Em fevereiro de 2004, um centro de pesquisa árabe, de acordo com entrevistas feitas com árabes, constatou que na proporção de 10 para 1, eles preferiam continuar sendo cidadãos israelenses. Dois levantamentos realizados em dezembro de 2007 constataram simultaneamente a proporção de 4,5 para 1. Em junho de 2008 uma pesquisa de opinião constatou que na proporção de 3,5 a 1, os árabes-israelenses preferiam Israel a "qualquer outro país do mundo". Em junho de 2012 a proporção continuava a mesma da última pesquisa.
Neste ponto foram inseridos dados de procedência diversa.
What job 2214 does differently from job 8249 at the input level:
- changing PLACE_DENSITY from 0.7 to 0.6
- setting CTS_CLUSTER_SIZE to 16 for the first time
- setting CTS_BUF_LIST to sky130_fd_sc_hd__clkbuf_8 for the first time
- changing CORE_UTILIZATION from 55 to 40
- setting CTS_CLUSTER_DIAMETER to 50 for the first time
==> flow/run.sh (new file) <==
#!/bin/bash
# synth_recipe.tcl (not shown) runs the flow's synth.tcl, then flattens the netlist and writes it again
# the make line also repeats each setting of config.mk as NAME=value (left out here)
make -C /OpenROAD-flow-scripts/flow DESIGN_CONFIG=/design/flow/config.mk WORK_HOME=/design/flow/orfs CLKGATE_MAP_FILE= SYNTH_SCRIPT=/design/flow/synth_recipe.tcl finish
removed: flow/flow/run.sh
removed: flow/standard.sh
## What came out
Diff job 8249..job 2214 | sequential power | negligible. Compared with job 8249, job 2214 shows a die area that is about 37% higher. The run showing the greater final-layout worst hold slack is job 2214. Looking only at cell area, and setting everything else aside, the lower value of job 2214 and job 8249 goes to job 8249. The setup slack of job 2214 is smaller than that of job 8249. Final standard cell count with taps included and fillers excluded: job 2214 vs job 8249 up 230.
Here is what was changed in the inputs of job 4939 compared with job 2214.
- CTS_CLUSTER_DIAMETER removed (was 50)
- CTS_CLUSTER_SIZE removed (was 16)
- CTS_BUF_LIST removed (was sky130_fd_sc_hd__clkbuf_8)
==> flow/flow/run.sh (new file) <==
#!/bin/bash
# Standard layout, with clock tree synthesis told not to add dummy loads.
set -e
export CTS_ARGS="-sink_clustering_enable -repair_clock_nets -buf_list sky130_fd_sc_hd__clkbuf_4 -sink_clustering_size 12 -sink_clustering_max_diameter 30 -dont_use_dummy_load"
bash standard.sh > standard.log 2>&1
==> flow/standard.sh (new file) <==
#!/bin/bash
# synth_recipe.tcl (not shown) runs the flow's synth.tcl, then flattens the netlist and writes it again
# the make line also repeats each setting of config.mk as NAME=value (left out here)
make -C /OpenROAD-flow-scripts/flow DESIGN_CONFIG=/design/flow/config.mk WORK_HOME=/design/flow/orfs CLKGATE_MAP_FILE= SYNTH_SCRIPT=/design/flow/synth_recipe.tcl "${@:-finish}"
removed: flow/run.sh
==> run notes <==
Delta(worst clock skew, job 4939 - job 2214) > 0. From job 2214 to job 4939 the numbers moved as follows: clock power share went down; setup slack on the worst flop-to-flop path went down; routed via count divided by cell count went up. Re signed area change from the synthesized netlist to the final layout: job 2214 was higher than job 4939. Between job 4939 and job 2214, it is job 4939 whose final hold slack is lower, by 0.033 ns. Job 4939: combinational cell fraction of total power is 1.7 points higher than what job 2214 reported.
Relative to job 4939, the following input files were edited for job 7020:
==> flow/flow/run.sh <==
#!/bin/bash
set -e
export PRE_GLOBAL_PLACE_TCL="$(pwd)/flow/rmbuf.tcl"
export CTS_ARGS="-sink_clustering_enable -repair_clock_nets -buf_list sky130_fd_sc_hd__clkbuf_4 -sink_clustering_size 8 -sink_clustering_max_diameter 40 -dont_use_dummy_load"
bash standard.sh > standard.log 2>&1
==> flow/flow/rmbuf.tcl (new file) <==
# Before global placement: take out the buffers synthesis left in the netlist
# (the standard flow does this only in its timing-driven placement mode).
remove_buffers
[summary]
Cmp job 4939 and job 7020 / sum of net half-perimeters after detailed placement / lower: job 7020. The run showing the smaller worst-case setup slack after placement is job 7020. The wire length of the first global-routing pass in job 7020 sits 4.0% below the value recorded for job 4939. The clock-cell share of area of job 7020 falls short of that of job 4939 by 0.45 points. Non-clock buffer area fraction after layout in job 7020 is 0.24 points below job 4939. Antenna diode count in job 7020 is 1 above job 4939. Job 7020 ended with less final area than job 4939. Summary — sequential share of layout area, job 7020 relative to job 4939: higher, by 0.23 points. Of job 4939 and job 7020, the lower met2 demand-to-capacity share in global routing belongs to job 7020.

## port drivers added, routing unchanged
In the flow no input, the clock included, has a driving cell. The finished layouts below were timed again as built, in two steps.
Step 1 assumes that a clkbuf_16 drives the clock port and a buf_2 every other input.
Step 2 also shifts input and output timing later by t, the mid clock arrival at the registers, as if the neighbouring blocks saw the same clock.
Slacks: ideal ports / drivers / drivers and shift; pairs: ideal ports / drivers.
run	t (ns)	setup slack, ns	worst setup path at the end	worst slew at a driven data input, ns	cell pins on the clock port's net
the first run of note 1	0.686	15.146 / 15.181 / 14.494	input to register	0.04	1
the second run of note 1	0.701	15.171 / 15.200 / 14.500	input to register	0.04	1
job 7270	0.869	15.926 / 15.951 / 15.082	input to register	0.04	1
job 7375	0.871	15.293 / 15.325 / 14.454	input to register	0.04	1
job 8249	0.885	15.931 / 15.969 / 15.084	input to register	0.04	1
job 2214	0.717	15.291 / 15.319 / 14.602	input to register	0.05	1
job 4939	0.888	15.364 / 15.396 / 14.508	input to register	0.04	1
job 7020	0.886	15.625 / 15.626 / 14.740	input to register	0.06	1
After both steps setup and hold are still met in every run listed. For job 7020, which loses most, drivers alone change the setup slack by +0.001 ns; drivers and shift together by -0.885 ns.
Em janeiro de 2015 outra pesquisa contatou que na proporção de 2 para 1, os árabes tinham orgulho em serem israelenses.
Nenhuma pesquisa de opinião foi realizada desde o lançamento do plano de paz de Donald Trump, mas Ayman Odeh, presidente do partido Lista Conjunta anunciou em tom desafiador que "ninguém irá nos privar da cidadania da terra natal em que nascemos. "Prefeitos" de três cidades mencionadas no plano fizeram duras críticas à ideia delas serem incluídas numa futura Palestina, provocando manifestações de protesto. As reações da mídia árabe-israelense, "sem exceção", foram contrárias à ideia. As concepções dos árabes-israelenses são tão inequívocas quanto paradoxais.
Membros do parlamento da Lista Conjunta liderando uma manifestação de protesto contra o plano de Trump em 1º de fevereiro de 2020 em Baqa al-Gharbiya. Observe as oito bandeiras palestinas e nenhuma bandeira israelense, embora os manifestantes estejam exigindo continuar fazendo parte de Israel. |
Segunda, se a perspectiva de remanejamento fronteiriço se tornar realidade, os árabes-israelenses poderão e irão exercer o direito como cidadãos israelenses de se mudarem do Triângulo para uma região não escolhida para ser transferida para Mahmoud Abbas & Cia. Esse tipo de situação já ocorreu em Jerusalém onde, para evitar se encontrar na Palestina, um considerável número de residentes árabes se mudou para regiões predominantemente judaicas como a Colina Francesa e Pisgat Ze'ev (áreas que, a propósito, a ANP considera assentamentos israelenses ilegais). O renomado jornalista Khaled Abu Toameh, que mora num "assentamento judaico," jocosamente se considera um "colono árabe".
O mesmo deslocamento acontece também fora do Triângulo: Jalal Bana relata: "na calada da noite percebemos um fenômeno interessante, onde muitos residentes do Triângulo compraram propriedades em cidades judaicas... Alguns até se mudaram para lá... Essa tendência poderá realmente decolar agora: casais jovens... preferirão comprar apartamentos em regiões como Harish e Netanya e morarem lá mesmo."
De modo que, embora a transferência do Triângulo da Galileia do controle israelense para o palestino possa parecer uma solução simples e elegante onde todos sairiam ganhando, ela é lamentavelmente impraticável. Aparentemente o governo israelense a rejeitou.
É óbvio que esse tema transborda ironia. Os mesmos árabes-israelenses que fanfarroneiam com desprezo o Estado Judeu e tecem elogios aos assassinos de crianças judias (observe os extremistas que servem como seus representantes no parlamento), também esperam desesperadamente continuar vivendo nele do que se tornarem parte da Palestina. Talvez a sugestão de Donald Trump faça com que sejam um pingo mais realistas, sóbrios e leais ao seu país.
Daniel Pipes (DanielPipes.org, @DanielPipes) é o presidente do Middle East Forum. © 2020 por Daniel Pipes. Todos os direitos reservados.